ArcelorMittal South Africa has assisted the downstream industry to compete against imported finished steel imports and has supported various efforts to obtain protection for the downstream industry (such as on the wire drawing and fastener sectors). Further, given the structural impediment of the credit insurance available to the steel industry, and the serious constraint it currently presents to businesses, the company is working closely with its customers to manage the limited available credit in how back-orders are being fulfilled, given that many customers do not have the credit cover lines to fund such back-orders. This position is being aggravated by the arrival of long-lead-time imported material, for those who chose this option and now are experiencing a funding squeeze.

What is the domestic demand outlook currently, and how could it be impacted by a possible National Union of Metalworkers of South Africa strike?

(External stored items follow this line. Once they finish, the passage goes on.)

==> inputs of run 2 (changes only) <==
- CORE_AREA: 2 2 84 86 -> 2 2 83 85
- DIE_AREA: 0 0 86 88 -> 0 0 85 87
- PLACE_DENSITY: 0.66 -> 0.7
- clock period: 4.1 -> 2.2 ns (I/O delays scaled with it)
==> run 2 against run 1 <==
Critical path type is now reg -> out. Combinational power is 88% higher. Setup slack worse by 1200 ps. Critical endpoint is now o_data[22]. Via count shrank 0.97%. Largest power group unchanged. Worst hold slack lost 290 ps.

Stronger gross domestic product growth forecasts for South Africa for the second half of 2021 are positive for steel demand. Unless there is damage to overall business sentiment in South Africa as a result of further economic lockdowns for Covid-19, a healthier market and operating environment are expected to have a positive impact on the market in the second half of the year. It is difficult to speculate on the impact of a strike on South African steel demand and supply as there are many factors which would influence this, including the extent and reach of the strike and how long it lasts.

Anything further?

It is vital that we avoid the country becoming a steel importer, leaving the upstream and downstream industries at the mercy of the global steel market. South Africa's distance from the nearest steelmaking nations increases the risk to supply and poses challenges for importing due to long lead times and high transport costs. Steelmaking remains a key strategic industry for South Africa. Each tonne of steel produced domestically adds to the national economy, creates jobs and provides value through beneficiation of natural resources. It is estimated that it would take more than a decade to re-establish an integrated steel industry in South Africa were it to disappear. This is clearly something that can only be detrimental to the South Africa economy in every sense.